=== Exercise data ===
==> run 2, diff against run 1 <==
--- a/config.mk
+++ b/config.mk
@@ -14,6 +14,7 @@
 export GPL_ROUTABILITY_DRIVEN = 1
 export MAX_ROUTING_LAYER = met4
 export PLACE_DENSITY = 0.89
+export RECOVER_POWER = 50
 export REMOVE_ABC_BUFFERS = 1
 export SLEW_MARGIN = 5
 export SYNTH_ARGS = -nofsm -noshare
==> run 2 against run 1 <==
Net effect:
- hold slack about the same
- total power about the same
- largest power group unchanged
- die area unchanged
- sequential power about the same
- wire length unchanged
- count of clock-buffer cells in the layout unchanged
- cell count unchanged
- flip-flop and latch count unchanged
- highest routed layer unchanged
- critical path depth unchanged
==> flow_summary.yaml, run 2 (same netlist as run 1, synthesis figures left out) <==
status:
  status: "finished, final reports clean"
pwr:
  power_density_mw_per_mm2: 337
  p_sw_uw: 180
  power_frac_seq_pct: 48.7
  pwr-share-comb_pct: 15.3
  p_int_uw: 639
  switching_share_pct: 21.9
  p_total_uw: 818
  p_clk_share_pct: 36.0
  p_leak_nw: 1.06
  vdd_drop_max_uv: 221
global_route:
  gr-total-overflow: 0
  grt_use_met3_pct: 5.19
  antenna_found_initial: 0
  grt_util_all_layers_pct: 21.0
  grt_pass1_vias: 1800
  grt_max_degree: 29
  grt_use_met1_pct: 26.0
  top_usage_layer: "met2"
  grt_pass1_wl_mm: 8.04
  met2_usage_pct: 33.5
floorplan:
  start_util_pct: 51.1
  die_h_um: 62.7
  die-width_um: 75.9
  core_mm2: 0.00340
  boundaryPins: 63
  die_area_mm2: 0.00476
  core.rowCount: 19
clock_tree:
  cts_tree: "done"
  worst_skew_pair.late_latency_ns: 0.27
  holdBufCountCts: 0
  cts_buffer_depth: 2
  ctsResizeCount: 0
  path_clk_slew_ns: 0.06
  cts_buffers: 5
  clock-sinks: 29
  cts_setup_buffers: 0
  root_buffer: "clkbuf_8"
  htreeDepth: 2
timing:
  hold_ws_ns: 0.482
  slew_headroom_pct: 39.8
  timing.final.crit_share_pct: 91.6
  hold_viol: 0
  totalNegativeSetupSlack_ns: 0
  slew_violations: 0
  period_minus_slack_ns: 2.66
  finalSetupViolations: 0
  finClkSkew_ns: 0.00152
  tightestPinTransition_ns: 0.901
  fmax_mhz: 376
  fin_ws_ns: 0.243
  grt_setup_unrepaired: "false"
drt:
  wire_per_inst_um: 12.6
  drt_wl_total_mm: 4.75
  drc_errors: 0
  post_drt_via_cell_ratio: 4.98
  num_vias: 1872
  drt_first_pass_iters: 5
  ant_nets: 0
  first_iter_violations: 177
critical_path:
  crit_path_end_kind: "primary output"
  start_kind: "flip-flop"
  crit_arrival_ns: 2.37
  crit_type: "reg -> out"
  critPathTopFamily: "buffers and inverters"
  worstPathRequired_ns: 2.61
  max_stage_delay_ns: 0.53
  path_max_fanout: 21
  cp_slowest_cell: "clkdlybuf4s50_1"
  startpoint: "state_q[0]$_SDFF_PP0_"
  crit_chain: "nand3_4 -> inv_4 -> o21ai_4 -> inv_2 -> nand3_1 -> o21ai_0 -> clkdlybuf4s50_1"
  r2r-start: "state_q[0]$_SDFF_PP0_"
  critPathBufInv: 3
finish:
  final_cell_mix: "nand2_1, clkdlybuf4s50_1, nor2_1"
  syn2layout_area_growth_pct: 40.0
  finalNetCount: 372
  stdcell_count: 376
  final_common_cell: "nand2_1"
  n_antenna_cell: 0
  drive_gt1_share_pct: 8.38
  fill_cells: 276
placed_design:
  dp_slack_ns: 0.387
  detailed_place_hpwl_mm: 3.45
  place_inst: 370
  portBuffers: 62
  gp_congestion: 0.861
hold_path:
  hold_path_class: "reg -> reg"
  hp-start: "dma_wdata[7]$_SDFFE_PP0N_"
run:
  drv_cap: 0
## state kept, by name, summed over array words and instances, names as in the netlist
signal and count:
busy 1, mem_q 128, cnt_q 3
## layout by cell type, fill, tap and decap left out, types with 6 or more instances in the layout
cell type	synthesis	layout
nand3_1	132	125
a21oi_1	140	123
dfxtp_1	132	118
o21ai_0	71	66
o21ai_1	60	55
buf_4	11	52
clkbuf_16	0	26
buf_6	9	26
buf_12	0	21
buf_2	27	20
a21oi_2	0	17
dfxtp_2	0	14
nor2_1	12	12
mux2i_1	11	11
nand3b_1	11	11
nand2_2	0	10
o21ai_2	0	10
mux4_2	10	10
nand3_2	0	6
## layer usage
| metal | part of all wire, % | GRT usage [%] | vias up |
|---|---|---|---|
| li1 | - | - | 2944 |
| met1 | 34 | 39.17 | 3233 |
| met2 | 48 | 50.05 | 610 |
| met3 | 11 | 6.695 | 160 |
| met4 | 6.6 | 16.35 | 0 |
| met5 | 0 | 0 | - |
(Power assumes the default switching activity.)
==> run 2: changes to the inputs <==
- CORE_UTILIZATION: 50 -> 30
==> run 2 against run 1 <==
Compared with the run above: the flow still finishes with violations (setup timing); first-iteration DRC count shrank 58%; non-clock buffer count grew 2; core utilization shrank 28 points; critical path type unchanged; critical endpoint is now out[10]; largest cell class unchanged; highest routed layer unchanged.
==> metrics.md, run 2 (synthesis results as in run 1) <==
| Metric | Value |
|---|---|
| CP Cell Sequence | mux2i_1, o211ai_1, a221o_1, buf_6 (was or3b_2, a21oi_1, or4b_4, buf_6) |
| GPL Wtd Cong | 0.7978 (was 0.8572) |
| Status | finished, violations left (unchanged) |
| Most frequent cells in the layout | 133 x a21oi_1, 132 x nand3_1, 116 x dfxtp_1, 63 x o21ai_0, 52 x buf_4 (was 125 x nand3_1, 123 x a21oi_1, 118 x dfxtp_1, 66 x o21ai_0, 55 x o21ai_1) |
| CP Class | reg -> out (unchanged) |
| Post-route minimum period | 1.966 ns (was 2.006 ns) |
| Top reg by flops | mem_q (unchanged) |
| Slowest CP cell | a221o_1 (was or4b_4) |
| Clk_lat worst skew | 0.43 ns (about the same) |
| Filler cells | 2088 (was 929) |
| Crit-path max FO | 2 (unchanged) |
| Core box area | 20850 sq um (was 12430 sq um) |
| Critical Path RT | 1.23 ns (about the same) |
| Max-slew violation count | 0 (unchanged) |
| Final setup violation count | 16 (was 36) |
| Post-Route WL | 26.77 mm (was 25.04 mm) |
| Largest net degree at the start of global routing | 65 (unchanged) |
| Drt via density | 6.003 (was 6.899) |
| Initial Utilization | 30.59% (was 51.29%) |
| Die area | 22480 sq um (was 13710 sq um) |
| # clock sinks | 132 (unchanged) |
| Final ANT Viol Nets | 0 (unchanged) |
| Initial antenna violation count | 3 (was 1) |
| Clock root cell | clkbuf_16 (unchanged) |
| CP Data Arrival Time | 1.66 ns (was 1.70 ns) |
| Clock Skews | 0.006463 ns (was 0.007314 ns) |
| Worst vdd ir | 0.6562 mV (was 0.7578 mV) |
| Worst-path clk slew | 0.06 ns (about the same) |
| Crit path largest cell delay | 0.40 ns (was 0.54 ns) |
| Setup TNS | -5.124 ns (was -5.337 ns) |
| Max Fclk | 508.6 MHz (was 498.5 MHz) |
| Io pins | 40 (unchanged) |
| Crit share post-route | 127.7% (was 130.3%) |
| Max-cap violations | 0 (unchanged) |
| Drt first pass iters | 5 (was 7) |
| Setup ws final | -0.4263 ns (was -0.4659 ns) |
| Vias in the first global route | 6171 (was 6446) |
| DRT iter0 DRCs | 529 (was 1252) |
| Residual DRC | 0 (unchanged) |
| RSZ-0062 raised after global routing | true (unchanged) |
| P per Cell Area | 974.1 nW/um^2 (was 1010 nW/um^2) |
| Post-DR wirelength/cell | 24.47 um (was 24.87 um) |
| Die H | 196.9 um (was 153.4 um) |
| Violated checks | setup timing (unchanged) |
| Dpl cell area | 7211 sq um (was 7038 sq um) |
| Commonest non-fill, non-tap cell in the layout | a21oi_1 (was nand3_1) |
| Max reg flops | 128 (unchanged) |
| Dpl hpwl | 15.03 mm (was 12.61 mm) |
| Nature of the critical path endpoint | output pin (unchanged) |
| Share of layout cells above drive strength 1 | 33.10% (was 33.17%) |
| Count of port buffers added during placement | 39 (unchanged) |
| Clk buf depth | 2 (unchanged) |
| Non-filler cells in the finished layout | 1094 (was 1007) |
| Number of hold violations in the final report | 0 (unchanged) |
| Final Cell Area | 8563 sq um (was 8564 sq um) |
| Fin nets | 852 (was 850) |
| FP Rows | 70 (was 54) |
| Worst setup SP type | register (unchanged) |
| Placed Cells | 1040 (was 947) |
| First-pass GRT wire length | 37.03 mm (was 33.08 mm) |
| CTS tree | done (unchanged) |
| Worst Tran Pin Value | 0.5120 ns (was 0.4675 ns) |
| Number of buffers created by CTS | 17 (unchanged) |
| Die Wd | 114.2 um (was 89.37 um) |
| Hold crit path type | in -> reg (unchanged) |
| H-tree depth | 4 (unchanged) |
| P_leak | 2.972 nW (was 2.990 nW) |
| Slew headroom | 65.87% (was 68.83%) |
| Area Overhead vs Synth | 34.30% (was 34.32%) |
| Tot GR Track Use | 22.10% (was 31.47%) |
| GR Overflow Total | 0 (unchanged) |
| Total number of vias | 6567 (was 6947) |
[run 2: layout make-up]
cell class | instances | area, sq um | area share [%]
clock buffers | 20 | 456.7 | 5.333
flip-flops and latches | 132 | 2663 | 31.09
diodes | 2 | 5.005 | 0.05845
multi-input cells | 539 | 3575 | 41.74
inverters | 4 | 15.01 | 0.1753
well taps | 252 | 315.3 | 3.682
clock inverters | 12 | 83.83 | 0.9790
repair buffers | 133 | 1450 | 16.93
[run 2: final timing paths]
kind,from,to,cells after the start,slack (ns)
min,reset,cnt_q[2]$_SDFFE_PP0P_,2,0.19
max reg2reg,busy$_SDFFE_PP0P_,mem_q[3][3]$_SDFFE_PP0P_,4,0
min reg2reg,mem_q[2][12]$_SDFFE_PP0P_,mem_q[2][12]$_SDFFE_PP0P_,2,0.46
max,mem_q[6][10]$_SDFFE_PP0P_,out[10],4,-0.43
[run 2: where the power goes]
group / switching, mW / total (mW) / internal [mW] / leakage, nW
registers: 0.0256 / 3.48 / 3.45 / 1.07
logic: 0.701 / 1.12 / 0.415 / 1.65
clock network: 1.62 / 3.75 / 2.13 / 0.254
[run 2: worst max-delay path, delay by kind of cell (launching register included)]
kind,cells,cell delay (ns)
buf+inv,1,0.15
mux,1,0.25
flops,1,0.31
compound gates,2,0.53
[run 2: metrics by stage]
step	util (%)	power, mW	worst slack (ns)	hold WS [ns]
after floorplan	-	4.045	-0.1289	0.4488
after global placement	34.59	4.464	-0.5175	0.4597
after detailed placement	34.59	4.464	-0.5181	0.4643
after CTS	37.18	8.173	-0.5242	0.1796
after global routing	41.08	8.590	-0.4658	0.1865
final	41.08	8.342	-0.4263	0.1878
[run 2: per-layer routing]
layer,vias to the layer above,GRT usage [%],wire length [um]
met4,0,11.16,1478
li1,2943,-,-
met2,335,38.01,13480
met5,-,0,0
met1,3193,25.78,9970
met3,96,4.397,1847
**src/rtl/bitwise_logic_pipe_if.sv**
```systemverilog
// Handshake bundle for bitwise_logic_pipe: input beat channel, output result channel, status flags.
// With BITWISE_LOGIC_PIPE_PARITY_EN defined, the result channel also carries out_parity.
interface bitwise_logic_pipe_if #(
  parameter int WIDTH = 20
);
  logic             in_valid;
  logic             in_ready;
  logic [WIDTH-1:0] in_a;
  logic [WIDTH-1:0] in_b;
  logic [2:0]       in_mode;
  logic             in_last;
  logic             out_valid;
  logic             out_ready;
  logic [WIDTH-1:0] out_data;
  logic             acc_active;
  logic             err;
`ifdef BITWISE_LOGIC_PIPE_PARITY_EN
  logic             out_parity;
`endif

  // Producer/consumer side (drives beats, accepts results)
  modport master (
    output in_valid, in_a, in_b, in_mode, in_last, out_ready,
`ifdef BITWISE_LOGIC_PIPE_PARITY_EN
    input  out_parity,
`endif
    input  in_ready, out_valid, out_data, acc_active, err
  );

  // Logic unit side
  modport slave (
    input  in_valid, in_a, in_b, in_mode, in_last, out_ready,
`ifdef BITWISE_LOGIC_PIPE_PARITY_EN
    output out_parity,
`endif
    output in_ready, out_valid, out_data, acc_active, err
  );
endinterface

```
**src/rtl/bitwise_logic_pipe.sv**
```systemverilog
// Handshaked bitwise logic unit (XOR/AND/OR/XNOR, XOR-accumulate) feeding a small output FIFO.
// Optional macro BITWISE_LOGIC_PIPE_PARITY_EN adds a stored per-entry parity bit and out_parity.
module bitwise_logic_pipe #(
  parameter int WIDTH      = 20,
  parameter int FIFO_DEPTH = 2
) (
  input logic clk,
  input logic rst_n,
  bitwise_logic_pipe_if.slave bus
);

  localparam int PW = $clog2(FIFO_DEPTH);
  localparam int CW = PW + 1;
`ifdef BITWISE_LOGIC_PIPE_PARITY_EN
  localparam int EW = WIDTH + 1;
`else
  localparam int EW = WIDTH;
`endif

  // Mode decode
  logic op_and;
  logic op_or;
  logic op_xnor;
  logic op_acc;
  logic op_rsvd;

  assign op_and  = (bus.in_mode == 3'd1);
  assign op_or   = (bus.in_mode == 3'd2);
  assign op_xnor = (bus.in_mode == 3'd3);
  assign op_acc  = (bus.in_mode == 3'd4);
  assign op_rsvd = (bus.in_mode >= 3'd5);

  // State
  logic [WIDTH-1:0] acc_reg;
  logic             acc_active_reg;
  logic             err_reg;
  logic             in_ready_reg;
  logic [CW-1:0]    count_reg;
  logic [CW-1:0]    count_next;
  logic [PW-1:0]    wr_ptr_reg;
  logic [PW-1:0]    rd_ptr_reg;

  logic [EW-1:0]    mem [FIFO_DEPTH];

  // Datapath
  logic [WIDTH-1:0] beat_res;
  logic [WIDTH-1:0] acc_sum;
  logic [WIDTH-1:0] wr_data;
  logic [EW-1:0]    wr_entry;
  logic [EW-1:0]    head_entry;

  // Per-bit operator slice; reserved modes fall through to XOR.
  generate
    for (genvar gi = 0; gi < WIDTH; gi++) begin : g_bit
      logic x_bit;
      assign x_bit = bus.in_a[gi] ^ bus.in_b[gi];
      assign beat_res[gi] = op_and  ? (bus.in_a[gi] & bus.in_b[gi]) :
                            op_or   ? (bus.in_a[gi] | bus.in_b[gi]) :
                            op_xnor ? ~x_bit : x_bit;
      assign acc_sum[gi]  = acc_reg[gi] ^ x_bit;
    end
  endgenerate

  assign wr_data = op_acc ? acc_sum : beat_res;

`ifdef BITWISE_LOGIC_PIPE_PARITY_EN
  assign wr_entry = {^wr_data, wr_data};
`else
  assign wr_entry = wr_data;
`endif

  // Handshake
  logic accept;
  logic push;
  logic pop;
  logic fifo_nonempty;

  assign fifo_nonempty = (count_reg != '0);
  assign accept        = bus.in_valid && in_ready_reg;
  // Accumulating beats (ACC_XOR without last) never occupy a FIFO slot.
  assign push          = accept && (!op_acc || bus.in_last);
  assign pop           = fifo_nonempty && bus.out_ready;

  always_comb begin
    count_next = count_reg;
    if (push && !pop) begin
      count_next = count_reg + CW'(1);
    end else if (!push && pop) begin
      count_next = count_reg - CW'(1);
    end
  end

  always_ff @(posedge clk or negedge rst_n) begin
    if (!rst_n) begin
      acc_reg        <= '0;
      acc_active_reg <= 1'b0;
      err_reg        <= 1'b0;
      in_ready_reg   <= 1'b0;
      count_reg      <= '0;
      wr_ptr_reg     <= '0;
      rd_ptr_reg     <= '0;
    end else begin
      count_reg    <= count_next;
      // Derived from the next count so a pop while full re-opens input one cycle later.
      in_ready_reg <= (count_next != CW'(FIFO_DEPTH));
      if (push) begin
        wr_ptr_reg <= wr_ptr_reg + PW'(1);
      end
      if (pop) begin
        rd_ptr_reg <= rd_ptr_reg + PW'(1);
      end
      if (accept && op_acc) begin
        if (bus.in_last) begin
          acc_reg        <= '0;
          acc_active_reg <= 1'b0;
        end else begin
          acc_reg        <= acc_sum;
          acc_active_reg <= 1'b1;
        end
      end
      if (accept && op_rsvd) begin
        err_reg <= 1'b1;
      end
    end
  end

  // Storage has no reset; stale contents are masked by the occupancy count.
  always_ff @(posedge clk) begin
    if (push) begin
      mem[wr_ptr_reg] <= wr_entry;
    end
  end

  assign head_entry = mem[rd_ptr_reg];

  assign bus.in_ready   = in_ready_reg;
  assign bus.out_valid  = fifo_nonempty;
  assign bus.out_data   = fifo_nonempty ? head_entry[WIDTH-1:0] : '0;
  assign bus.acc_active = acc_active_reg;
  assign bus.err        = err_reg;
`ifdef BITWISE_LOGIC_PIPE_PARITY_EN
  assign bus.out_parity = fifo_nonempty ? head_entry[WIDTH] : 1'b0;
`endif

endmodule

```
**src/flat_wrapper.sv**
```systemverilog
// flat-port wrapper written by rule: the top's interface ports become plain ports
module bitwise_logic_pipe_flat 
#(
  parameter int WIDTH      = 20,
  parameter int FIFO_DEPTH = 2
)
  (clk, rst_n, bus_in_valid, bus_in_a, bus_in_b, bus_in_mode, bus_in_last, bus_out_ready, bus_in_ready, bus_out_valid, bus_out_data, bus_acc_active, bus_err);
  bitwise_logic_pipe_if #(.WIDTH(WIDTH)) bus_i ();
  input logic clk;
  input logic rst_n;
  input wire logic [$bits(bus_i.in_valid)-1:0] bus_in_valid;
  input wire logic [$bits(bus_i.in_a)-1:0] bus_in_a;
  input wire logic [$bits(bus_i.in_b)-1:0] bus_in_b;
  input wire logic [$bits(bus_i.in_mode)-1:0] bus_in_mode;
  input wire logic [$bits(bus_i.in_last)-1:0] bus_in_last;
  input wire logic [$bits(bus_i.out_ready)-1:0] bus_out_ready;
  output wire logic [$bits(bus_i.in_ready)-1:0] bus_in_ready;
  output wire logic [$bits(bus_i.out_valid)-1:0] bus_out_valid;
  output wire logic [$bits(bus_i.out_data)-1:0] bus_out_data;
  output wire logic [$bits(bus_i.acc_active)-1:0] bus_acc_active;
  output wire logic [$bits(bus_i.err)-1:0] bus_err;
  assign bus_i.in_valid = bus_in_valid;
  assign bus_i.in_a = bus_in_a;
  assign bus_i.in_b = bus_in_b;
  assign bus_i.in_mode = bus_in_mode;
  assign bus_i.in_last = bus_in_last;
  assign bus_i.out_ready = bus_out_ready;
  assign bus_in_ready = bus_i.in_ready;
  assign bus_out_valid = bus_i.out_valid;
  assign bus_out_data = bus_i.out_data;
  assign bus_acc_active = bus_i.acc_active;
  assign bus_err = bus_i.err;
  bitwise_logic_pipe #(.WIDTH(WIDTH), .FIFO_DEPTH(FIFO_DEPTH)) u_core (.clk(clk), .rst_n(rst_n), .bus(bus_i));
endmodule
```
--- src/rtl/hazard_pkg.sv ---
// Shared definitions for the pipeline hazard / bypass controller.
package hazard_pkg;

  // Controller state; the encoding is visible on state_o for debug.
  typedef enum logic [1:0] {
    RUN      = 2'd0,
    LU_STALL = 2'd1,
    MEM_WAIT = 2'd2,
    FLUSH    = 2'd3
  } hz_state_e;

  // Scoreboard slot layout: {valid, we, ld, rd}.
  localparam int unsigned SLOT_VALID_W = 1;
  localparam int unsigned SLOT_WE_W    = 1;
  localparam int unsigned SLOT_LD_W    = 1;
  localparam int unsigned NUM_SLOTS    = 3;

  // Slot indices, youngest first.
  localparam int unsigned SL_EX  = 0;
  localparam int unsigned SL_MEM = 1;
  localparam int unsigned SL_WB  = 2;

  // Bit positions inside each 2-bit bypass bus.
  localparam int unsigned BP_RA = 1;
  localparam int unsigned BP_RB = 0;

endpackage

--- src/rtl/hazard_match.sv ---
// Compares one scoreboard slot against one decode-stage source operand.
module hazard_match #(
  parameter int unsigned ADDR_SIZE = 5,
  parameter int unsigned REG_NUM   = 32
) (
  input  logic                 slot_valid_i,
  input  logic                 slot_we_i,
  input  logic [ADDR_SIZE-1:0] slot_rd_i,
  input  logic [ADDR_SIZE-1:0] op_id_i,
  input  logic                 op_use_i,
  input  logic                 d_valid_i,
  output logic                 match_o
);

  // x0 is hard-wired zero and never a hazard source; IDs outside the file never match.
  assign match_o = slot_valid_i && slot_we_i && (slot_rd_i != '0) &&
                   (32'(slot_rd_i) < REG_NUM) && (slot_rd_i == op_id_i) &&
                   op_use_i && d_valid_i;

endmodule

=== Assignment ===
Retype every line of the listing, word for word, from its opening line to the line that holds "p_int_uw: 639", and include that last line too.

=== Answer for the task ===
==> run 2, diff against run 1 <==
--- a/config.mk
+++ b/config.mk
@@ -14,6 +14,7 @@
 export GPL_ROUTABILITY_DRIVEN = 1
 export MAX_ROUTING_LAYER = met4
 export PLACE_DENSITY = 0.89
+export RECOVER_POWER = 50
 export REMOVE_ABC_BUFFERS = 1
 export SLEW_MARGIN = 5
 export SYNTH_ARGS = -nofsm -noshare
==> run 2 against run 1 <==
Net effect:
- hold slack about the same
- total power about the same
- largest power group unchanged
- die area unchanged
- sequential power about the same
- wire length unchanged
- count of clock-buffer cells in the layout unchanged
- cell count unchanged
- flip-flop and latch count unchanged
- highest routed layer unchanged
- critical path depth unchanged
==> flow_summary.yaml, run 2 (same netlist as run 1, synthesis figures left out) <==
status:
  status: "finished, final reports clean"
pwr:
  power_density_mw_per_mm2: 337
  p_sw_uw: 180
  power_frac_seq_pct: 48.7
  pwr-share-comb_pct: 15.3
  p_int_uw: 639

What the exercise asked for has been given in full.